Kim bu ülkeyi bu hale getirmiş, ona bakalım. Bugün, bilimle işi olmayan ve bilgiye gerek duymayan slogan atıcılar, aslında okumayan; okumasına iyi gözle bakılmayan bir toplumun cehaletinden ve kendilerini himaye edeceğini umdukları patronların cesaretinden güç alıyorlar. Bunlar, değişmez dediğimiz kutsal kitabı bile bugün (okumadıklarından yüzde yüz eminim) kendi günlükçülüklerine uyarlama aç ve açıkgözlülüğüne yelteniyorlar.

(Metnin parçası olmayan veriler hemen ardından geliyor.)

==> config.mk <==
export PLATFORM = sky130hd
export DESIGN_NAME = filter_counter
export DESIGN_NICKNAME = filter_counter
export VERILOG_FILES = /design/flow/design.v
export SDC_FILE = /design/flow/constraint.sdc
export NUM_CORES = 4
export LEC_CHECK = 1
export CORE_AREA = 10 10 70 70
export DIE_AREA = 0 0 80 80
==> constraint.sdc <==
current_design filter_counter

set clk_period 1.6
set clk_io_pct 0.2

create_clock -name clk0 -period $clk_period [get_ports {clk}]

set non_clock_inputs [all_inputs -no_clocks]
set_input_delay [expr $clk_period * $clk_io_pct] -clock clk0 $non_clock_inputs
set_output_delay [expr $clk_period * $clk_io_pct] -clock clk0 [all_outputs]
==> design.v <==
`timescale 1ns / 1ns
module filter_counter #(
    parameter WIDTH = 3  
)
(
    input clk,
    input en,        
    input rstn,      
    input clear,  
    input [WIDTH - 1 : 0] max_count,  
    output reg [WIDTH - 1 : 0] count      
);
reg en_in = 1'b0;
always @(posedge clk) begin
    if (en) begin  
        en_in <= 1'b1;
    end
    if (!rstn) begin  
        count <= 0;
    end else if (clear) begin  
        count <= 0;
    end else if (en) begin
            if (count == (max_count - 1)) 
            begin
            count <= 0;
            end
            else if (count != max_count)
            begin
            count <= count + 1;
            end
    end
end
endmodule
==> run.sh <==
#!/bin/bash
# OpenROAD 26Q1-2900-gdf79404cd8, Yosys 0.63+post, stock flow scripts
make -C /OpenROAD-flow-scripts/flow DESIGN_CONFIG=/design/flow/config.mk WORK_HOME=/design/flow/orfs finish
==> Slide: Implementation Results <==
Physical Implementation Snapshot

Status
  • Outcome: completed

Cells and area
  • Top reg by flops: count
  • Top Registers: count x3
  • Area grow syn2layout: 79.0%
  • Non-filler cells, final: 93
  • Max reg flops: 3
  • Top cell excl fill/tap: clkdlybuf4s50_1
  • Share of cells above drive strength 1: 0.234
  • Top cells excl fill/tap: 6 x clkdlybuf4s50_1, 5 x buf_4

STA
  • Post-route clock period utilization: 0.936
  • Crit path time final: 1.50 ns
  • Layout Skew: 0.00143 ns
  • RSZ-0062 raised after global routing: false
  • Final setup violation count: 0
  • WHS: 0.545 ns
  • Max Freq: 0.668 GHz
  • Slew margin rel.: 0.851
  • Setup TNS Final: 0 ns
  • Actual slew at the worst max-slew pin: 0.223 ns
  • Endpoints failing hold: 0
  • Final slew viol count: 0

Clock network
  • CTS Sinks: 3
  • Setup Fix Bufs, Post-CTS: 0
  • Clock slew at reported path FFs: 0.04 ns
  • CTS Hold Bufs: 0
  • Max Buffers Root-to-Sink: 2
  • CTS tree: built
  • CTS root buffer: clkbuf_4
  • Inserted Clock Buffers: 3
  • Clk latency late pin: 0.24 ns
  • H-tree Lvls: 1

Setup path
  • Worst path bufs/invs: 1
  • CP Max Fanout: 5
  • Crit path DRT: 1.28 ns
  • Critical path, cell by cell: clkdlybuf4s50_1
  • R2r worst-path depth: 4
  • CP delay by family, top: buffers and inverters
  • Type of origin of the critical path: flip-flop
  • Worst path slowest cell: clkdlybuf4s50_1
  • CP endpoint kind: output port
  • Worst path max stage delay: 0.51 ns
  • Number of cells on the critical path: 1
  • CP Class: reg -> out
  • Crit path DAT: 1.18 ns

Synthesis
  • Area leader, netlist: dfxtp_1
  • Largest cells by area after synthesis: dfxtp_1 23%, xor2_1 10%, ha_1 9.5%, xnor3_1 8.6%, nand2b_1 4.8%
  • Ys Warns: 1
  • YS chip area: 263 um^2
  • Yosys cell count: 29
  • Syn Inst Count: 29
  • Yosys cell types: 19
  • Seq/Total Area, Yosys: 0.229
  • Synthesized area per cell: 9.06 um^2
  • Post-Syn Area: 263 um^2
  • #FFs+latches synth: 3
  • Area leader share: 0.229

GRT
  • Largest net degree at the start of global routing: 6
  • Total track usage: 0.0253
  • Initial antenna violation count: 0
  • First-pass GRT wire length: 1280 um
  • Total global routing overflow: 0
  • Vias in the first global route: 296

Drt
  • Antenna Nets Post-Route: 0
  • Vias per std cell: 2.94
  • Routed wire length per instance: 7.92 um
  • Starting DRT DRC Count: 12
  • Vias: 273
  • Final wirelength: 737 um
  • Residual DRC: 0
  • Drt first pass iters: 3
  • Final antenna diode count: 0

Placement
  • Port bufs: 9
  • Post-Place Cells: 89
  • HPWL after detailed placement: 645 um
  • Routability Congestion: 0.649

Min path
  • Hold depth: 2
  • Hold crit path type: reg -> reg

Floorplanning
  • Die H: 80 um
  • Core footprint: 3420 um^2
  • Die area: 6400 um^2
  • Floorplan core density: 0.0769
  • Row cnt: 21
  • Io pins: 10
  • Die width: 80 um

Power and ir drop
  • Power Density: 586 nW/um^2
  • Maximum vdd drop: 0.000134 V
  • Leakage: 0.208 nW

Run
  • Max cap viols: 0
  • OpenROAD warning count: 25
[cells by family (layout without fill, tap and decap cells)]
kind of cell / after synthesis / after routing / share of synthesized area
XOR/XNOR: 4 / 4 / 0.186
buffers and inverters: 3 / 21 / 0.0429
AND/OR/NAND/NOR: 9 / 9 / 0.195
multiplexers: 1 / 1 / 0.0429
adder cells (fa/ha/maj): 2 / 2 / 0.0952
AND-OR/OR-AND: 7 / 7 / 0.210
flip-flops: 3 / 3 / 0.229
[power breakdown]
part | internal, W | leakage (nW) | switching [W] | total [W]
Combinational | 0.0000392 | 0.169 | 0.0000220 | 0.0000612
Sequential | 0.0000770 | 0.0243 | 0.00000255 | 0.0000796
Clock | 0.0000936 | 0.0150 | 0.0000412 | 0.000135
[tightest hold or removal path: stages (launching register included)]
cell      delay, ns
dfxtp_1        0.34
nand2b_1       0.08
a31oi_1        0.07
[final cells by class]
| cell class | count | area (um^2) |
|---|---|---|
| clock buffer | 4 | 26.3 |
| fill | 394 | 2950 |
| tap | 46 | 57.6 |
| multi-input combinational | 23 | 191 |
| timing repair buffer | 14 | 124 |
| inverter | 3 | 11.3 |
| sequential | 3 | 60.1 |
[what timing repair did]
| action | in CTS | in global routing |
|---|---|---|
| resized | 3 | 0 |
| endpoints found under the setup margin | 3 | 0 |
| endpoints found under the hold margin | 0 | 0 |
[stage by stage]
step	power [W]	utilization	worst slack [ns]	area, um^2
6_report	0.000276	0.138	0.102	470
5_1_grt	0.000300	0.138	0.0189	470
4_1_cts	0.000285	0.138	0.0851	470
3_5_place_dp	0.000145	0.131	-0.381	448
3_3_place_gp	0.000144	0.131	-0.363	448
2_1_floorplan	0.000107	-	0.186	263
[cells in the mapped netlist (all sizes together)]
master / count
dfxtp: 3
inv: 3
nor2b: 3
xor2: 3
ha: 2
nand2b: 2
nor2: 2
a21oi: 1
a22o: 1
a31oi: 1
mux2: 1
nand2: 1
o2111ai: 1
o211a: 1
o21ai: 1
o41a: 1
or2: 1
xnor3: 1
[layer usage]
metal,global-route usage,wire (um),vias to the layer above
met5,0,0,-
met4,0.0106,19,0
met3,0.00909,19,2
met2,0.0514,475,5
met1,0.0207,222,127
li1,-,-,139
[path summary, 6_finish.rpt]
path,startpoint,end,slack (ns)
worst max-delay path,count[1]$_SDFFE_PP0P_,count[1],0.10
worst min-delay path,count[2]$_SDFFE_PP0P_,count[2]$_SDFFE_PP0P_,0.55
worst max register to register,count[0]$_SDFFE_PP0P_,count[0]$_SDFFE_PP0P_,0.13
worst min register to register,count[2]$_SDFFE_PP0P_,count[2]$_SDFFE_PP0P_,0.55
No activity file was given, so power comes from the tool's default toggle rates.
===== /design/flow/design.v =====
module psum_writeaddr_counter
(
    input clk,
    input en,        
    input rstn,      
    input clear,  
    input read_en,
    output at_max,   
    output reg [4 : 0] count,      
    output reg [4 : 0] read_count
);
always @(posedge clk) begin
    if (!rstn) begin  
        count <= 0;
    end else if (clear) begin  
        count <= 0;
    end else if (en) begin
            count = count + 1;
    end
end
always @(posedge clk) begin
    if (!rstn) begin  
        read_count <= 0;
    end else if (clear) begin  
        read_count <= 0;
    end else if (read_en) begin
            read_count = read_count + 1;
    end
end
assign at_max = (count == 2'b11);
endmodule

===== /design/flow/run.sh =====
#!/bin/bash
# OpenROAD 26Q1-2900-gdf79404cd8, Yosys 0.63+post, stock flow scripts
make -C /OpenROAD-flow-scripts/flow DESIGN_CONFIG=/design/flow/config.mk WORK_HOME=/design/flow/orfs finish
## flow/config.mk

```make
export PLATFORM = sky130hd
export DESIGN_NAME = maxdim
export DESIGN_NICKNAME = maxdim
export VERILOG_FILES = /design/flow/design.v
export SDC_FILE = /design/flow/constraint.sdc
export NUM_CORES = 4
export LEC_CHECK = 1
export CORE_AREA = 10 10 113 113
export DIE_AREA = 0 0 123 123
```

## flow/constraint.sdc

```tcl
current_design maxdim

set clk_period 7.5
set clk_io_pct 0.2

create_clock -name clk0 -period $clk_period

set non_clock_inputs [all_inputs -no_clocks]
set_input_delay [expr $clk_period * $clk_io_pct] -clock clk0 $non_clock_inputs
set_output_delay [expr $clk_period * $clk_io_pct] -clock clk0 [all_outputs]
```

## flow/design.v

```verilog
module maxdim
(
  input [0:2] pri1, pri2, pri3, pri4, pri5, pri6, pri7,
  input [0:11] addr1, addr2, addr3, addr4, addr5, addr6, addr7,
  input [0:3] curDim,
  output reg toSend
);
reg [0:2] pris [0:7];
always @(*) begin
  pris[0] = 3'b000;
  pris[1] = (addr1[curDim]) ? pri1 : 3'b000;
  pris[2] = (addr2[curDim]) ? pri2 : 3'b000;
  pris[3] = (addr3[curDim]) ? pri3 : 3'b000;
  pris[4] = (addr4[curDim]) ? pri4 : 3'b000;
  pris[5] = (addr5[curDim]) ? pri5 : 3'b000;
  pris[6] = (addr6[curDim]) ? pri6 : 3'b000;
  pris[7] = (addr7[curDim]) ? pri7 : 3'b000;
end
reg [0:2] tree [0:5];
always @(*) begin
  tree[0] = (pris[0] < pris[1]) ? 3'b001 : 3'b000;
  tree[1] = (pris[2] < pris[3]) ? 3'b011 : 3'b010;
  tree[2] = (pris[4] < pris[5]) ? 3'b101 : 3'b100;
  tree[3] = (pris[6] < pris[7]) ? 3'b111 : 3'b110;
  tree[4] = (pris[tree[0]] < pris[tree[1]]) ? tree[1] : tree[0];
  tree[5] = (pris[tree[2]] < pris[tree[3]]) ? tree[3] : tree[2];
  toSend = (pris[tree[4]] < pris[tree[5]]) ? tree[5] : tree[4];
end
endmodule
```

## flow/run.sh

```bash
#!/bin/bash
# OpenROAD 26Q1-2900-gdf79404cd8, Yosys 0.63+post, stock flow scripts
make -C /OpenROAD-flow-scripts/flow DESIGN_CONFIG=/design/flow/config.mk WORK_HOME=/design/flow/orfs finish
```

==> metrics.csv <==
stage,metric,value,unit
critical_path,cp_data_required_time,6.00,ns
final_timing,worst_pin_slew,0.382,ns
clock_network,hold_buffers,0,
critical_path,critPathSlowestCell,sky130_fd_sc_hd__dlygate4sd2_1,
cells_and_area,clock_buffer_count,0,
drt,post_drt_via_cell_ratio,4.09,
logic_synthesis,yosys-stat-cells,171,
floorplan,die_h,123,um
floorplan,core-area,10300,um2
logic_synthesis,synth.avg_cell_area,8.63,um2
floorplan,placement_rows,37,
critical_path,worstPathCellList,"dlygate4sd2_1, ha_4, or2b_4, buf_4, o21ai_4, nand2_2, ha_1, inv_1, a21o_1, a31oi_4, mux2i_2, ha_2, o21ai_2, nand2b_1, o31a_1, buf_4, o21ai_1, ha_1, a311o_1, o32a_1, mux2i_1, buf_2",
critical_path,cp.buffers_inverters,5,
drt,routed_wirelength,6680,um
critical_path,startpoint_type,primary input,
final_timing,timing.setup.tns,0,ns
drt,first_iter_violations,34,
drt,detailedRoute.firstPassIterationCount,4,
outcome,status,finished clean,
final_timing,final.min_clock_period,7.24,ns
drt,antenna_cells,0,
logic_synthesis,syn-instance-count,171,
cells_and_area,final.fill_count,1027,
critical_path,worst_setup_path_end_kind,output port,
cells_and_area,layout.cell_area.non_filler,3350,um2
hold_path,timing.hold.worst_path_depth,5,
power_and_ir_drop,combPwrFrac,100.0,%
final_timing,setup_violations,0,
cells_and_area,final-seq-area,0,um2
logic_synthesis,synth_unique_cells,44,
power_and_ir_drop,leakage,1.41,nW
power_and_ir_drop,seq_power_share,0,%
placed_design,dp_cells,449,
drt,routed-via-count,1929,
global_routing,globalRouteOverflowTotal,0,
placed_design,place_ws,-0.601,ns
power_and_ir_drop,power_frac_clock,0,%
critical_path,path_delay_family,AND-OR/OR-AND gates,
cells_and_area,layout-area-overhead-vs-synth,127,%
drt,route.antenna.remaining_nets,0,
cells_and_area,seq_cell_count,0,
logic_synthesis,synth_area,1480,um2
final_timing,slew_violations,0,
floorplan,dieArea,15100,um2
final_timing,finalHoldViolCount,0,
global_routing,grt.total_usage,8.30,%
critical_path,critical_path.max_stage_delay,0.30,ns
final_timing,slew_headroom,74.5,%
cells_and_area,layout-drive-gt1-share,36.6,%
global_routing,antenna_found_initial,0,
placed_design,globalplace.congestion,0.767,
global_routing,first_global_vias,2138,
cells_and_area,post_layout_cell_count,472,
hold_path,hold_class,in2out,
critical_path,worstPathMaxFanout,5,
floorplan,die_width,123,um
final_timing,layout_worst_path_cycle_share,96.5,%
drt,post_drt_wl_per_cell,14.2,um
placed_design,numPortBuffers,110,
placed_design,place_hpwl,5860,um
critical_path,path_depth,22,
job,drv.max_cap_violation_count,0,
placed_design,postPlaceCellArea,2980,um2
power_and_ir_drop,power.switching,0.121,mW
critical_path,cp.arrival,5.74,ns
floorplan,initial_utilization,14.3,%
final_timing,final.setup.worst_slack,0.260,ns
critical_path,worst-setup-path-type,in2out,
power_and_ir_drop,power_per_cell_area,97.7,nW/um2
global_routing,wire_length_of_the_first_global_routing_pass,10200,um
cells_and_area,layout_top_cell_excl_fill_tap,sky130_fd_sc_hd__clkdlybuf4s50_1,
logic_synthesis,synth_seq_share,0,%
global_routing,maximum_number_of_pins_on_one_net_before_global_route_repair,25,
final_timing,timing.fmax,138,MHz
logic_synthesis,synthesis_warning_total,3,
cells_and_area,lay_top_cells,"sky130_fd_sc_hd__clkdlybuf4s50_1 (105), sky130_fd_sc_hd__buf_4 (56), sky130_fd_sc_hd__nand2_1 (16)",
power_and_ir_drop,internal_power,0.206,mW
drt,drcViolationCount,0,
floorplan,num_io_pins,110,
power_and_ir_drop,vdd_drop_max,0.0278,mV
logic_synthesis,yosys.stat.chipArea,1480,um2
power_and_ir_drop,power.share.switching,36.9,%
job,warning_count,35,
==> flow/design.v <==
module empties
(
  input [0:2] pri1, pri2, pri3, pri4, pri5, pri6, pri7,
  output reg [0:2] res1, res2, res3, res4
);
wire [0:6] bufFree;
assign bufFree[0] = !(pri1 == 3'b000);
assign bufFree[1] = !(pri2 == 3'b000);
assign bufFree[2] = !(pri3 == 3'b000);
assign bufFree[3] = !(pri4 == 3'b000);
assign bufFree[4] = !(pri5 == 3'b000);
assign bufFree[5] = !(pri6 == 3'b000);
assign bufFree[6] = !(pri7 == 3'b000);
reg [0:2] res1f, res2f, res3f, res4f;
always @(*) begin
  (* parallel_case *) casex (bufFree)
    7'bxxxxxx1: res1f = 3'b001;
    7'bxxxxx10: res1f = 3'b010;
    7'bxxxx100: res1f = 3'b011;
    7'bxxx1000: res1f = 3'b100;
    7'bxx10000: res1f = 3'b101;
    7'bx100000: res1f = 3'b110;
    7'b1000000: res1f = 3'b111;
    7'b0000000: res1f = 3'b000;
  endcase
end
reg [0:2] res4t;
always @(*) begin
  (* parallel_case *) casex (bufFree)
    7'b1xxxxxx: res4t = 3'b111;
    7'b01xxxxx: res4t = 3'b110;
    7'b001xxxx: res4t = 3'b101;
    7'b0001xxx: res4t = 3'b100;
    7'b00001xx: res4t = 3'b011;
    7'b000001x: res4t = 3'b010;
    7'b0000001: res4t = 3'b001;
    7'b0000000: res4t = 3'b000;
  endcase
  res4f = (res1f == res4t) ? 3'b000 : res4t;
end
reg [0:2] res2t, res3t;
always @(*) begin
  if (res4f == 3'b000) begin
    res2f = 3'b000;
    res3f = 3'b000;
  end
  else begin
    res2f = res2z;
    res3f = res3z;
  end
end
wire bufFree2;
assign bufFree2 = bufFree & ~(1 << res1f | 1 << res4f);
always @(*) begin
  (* parallel_case *) casex (bufFree)
    7'bxxxxxx1: res2t = 3'b001;
    7'bxxxxx10: res2t = 3'b010;
    7'bxxxx100: res2t = 3'b011;
    7'bxxx1000: res2t = 3'b100;
    7'bxx10000: res2t = 3'b101;
    7'bx100000: res2t = 3'b110;
    7'b1000000: res2t = 3'b111;
    7'b0000000: res2t = 3'b000;
  endcase
end
reg [0:2] res3tt;
always @(*) begin
  (* parallel_case *) casex (bufFree)
    7'b1xxxxxx: res3tt = 3'b111;
    7'b01xxxxx: res3tt = 3'b110;
    7'b001xxxx: res3tt = 3'b101;
    7'b0001xxx: res3tt = 3'b100;
    7'b00001xx: res3tt = 3'b011;
    7'b000001x: res3tt = 3'b010;
    7'b0000001: res3tt = 3'b001;
    7'b0000000: res3tt = 3'b000;
  endcase
  res3t = (res2t == res3tt) ? 3'b000 : res3tt;
end
reg [0:2] res2z, res3z;
always @(*) begin
  res2z = (res1f == res2t) ? 3'b000 : res2t;
  res3z = (res3t == res4f) ? 3'b000 : res3t;
end
always @(*)
begin
  res1 = res1f;
  res2 = res4f;
  res3 = res2f;
  res3 = res3f;
end
endmodule
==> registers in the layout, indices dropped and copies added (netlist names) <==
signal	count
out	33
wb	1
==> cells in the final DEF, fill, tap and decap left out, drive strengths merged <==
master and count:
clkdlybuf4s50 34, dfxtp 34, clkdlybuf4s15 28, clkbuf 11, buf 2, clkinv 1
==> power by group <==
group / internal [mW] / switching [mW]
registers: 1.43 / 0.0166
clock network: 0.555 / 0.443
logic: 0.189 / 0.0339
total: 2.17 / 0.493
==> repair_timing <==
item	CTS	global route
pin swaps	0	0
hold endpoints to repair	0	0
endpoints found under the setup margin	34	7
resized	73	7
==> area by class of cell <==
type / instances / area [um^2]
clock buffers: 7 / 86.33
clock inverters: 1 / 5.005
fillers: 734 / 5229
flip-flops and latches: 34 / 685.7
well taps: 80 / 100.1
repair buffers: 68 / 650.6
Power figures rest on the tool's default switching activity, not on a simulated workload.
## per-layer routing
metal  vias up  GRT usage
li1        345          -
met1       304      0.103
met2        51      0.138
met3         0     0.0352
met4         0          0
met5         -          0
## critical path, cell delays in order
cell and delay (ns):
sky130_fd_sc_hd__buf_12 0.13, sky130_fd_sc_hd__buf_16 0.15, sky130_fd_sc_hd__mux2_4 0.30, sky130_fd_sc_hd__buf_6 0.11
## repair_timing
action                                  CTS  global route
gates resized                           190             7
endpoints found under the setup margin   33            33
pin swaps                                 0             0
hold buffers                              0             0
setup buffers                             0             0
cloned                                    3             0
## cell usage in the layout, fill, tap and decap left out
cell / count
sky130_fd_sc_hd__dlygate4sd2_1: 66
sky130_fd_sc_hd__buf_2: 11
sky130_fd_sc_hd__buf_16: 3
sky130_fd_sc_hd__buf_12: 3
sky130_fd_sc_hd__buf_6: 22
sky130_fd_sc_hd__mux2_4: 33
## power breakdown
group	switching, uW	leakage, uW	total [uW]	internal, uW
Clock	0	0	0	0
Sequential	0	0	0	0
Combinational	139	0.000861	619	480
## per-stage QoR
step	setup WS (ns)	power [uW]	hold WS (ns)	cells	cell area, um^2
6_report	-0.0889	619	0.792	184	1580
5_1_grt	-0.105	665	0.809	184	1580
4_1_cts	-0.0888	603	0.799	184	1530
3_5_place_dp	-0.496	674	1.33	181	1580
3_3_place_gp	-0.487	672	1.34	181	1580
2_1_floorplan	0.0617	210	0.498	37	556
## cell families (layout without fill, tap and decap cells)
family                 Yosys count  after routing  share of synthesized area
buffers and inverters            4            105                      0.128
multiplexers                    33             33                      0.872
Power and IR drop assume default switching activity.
[constraint.sdc]
current_design instruction_fetch

set clk_period 1.9
set clk_io_pct 0.2

create_clock -name clk0 -period $clk_period [get_ports {clock}]

set non_clock_inputs [all_inputs -no_clocks]
set_input_delay [expr $clk_period * $clk_io_pct] -clock clk0 $non_clock_inputs
set_output_delay [expr $clk_period * $clk_io_pct] -clock clk0 [all_outputs]
[design.v]
`timescale 1ns / 1ps
module mux(
    input [10:0] incremento,
    input [10:0] salto,
    input sel,
    output [10:0] value
    );
	 reg [10:0] aux;
	 always @(*)
	 begin
		case (sel)
		0:
			aux = incremento;
		1:
			aux = salto;		
		endcase
	 end
assign value = aux;
endmodule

Bir hesap, her şeyi ortaya çıkarmaya yetiyor aslında. Bu da, herkesin ulaşabileceği bir hesap.
Bir ülkenin yönetimi, anlayışlar üzerinde şekillenir ve gelişir. Kişiler, anlayışların zamansal uygulayıcılarıdırlar. Temel felsefe değişmez, argümanlar ve araçlar; kaynaklar ve yöntemler aynı kalır. Bugün, yeniymiş gibi dayatılan siyasal yön anlayışının aslında bu ülkeyi en çok yönetmiş olan siyasal yön anlayışı olduğunu görmek için teknolojiye birkaç dakika zaman ayırmak yeterlidir. Kuyruğa basılmış gibi bas bas bağırmanın anlamı yok… O, yalnızca slogan atan amigolara ilişkindir. Amigolar, kalabalığı heyecanlandırırlar ama sonuçtaki etkileri sahadakilerden daha fazla değildir. Üstelik aldıkları para da sahadakilerden fazla değildir. Bu, onların bilerek ve isteyerek yaşadıkları bir alandır. Ama siyaset amigoluğu, utanma başta olmak üzere halkın geçmişi ve geleceğinin sorumluluğunu taşır. Bu yüzden biraz ‘tedbirli’ olmak lazımdır.
Şimdi size bir hesap:
Bugünün çığırtkanlarına söylüyorum; 1950’den bu yana bu ülkeyi tam 37 yıl 10 ay sağ anlayış yönetmiş. Bunlar hep aynı kaynakları ve söylemleri kullanmışlar. Kimler mi? Bayar, Menderes, Ürgüplü, Demirel, Çiller, Özal, Akbulut, Yılmaz, Erbakan, Gül, Erdoğan…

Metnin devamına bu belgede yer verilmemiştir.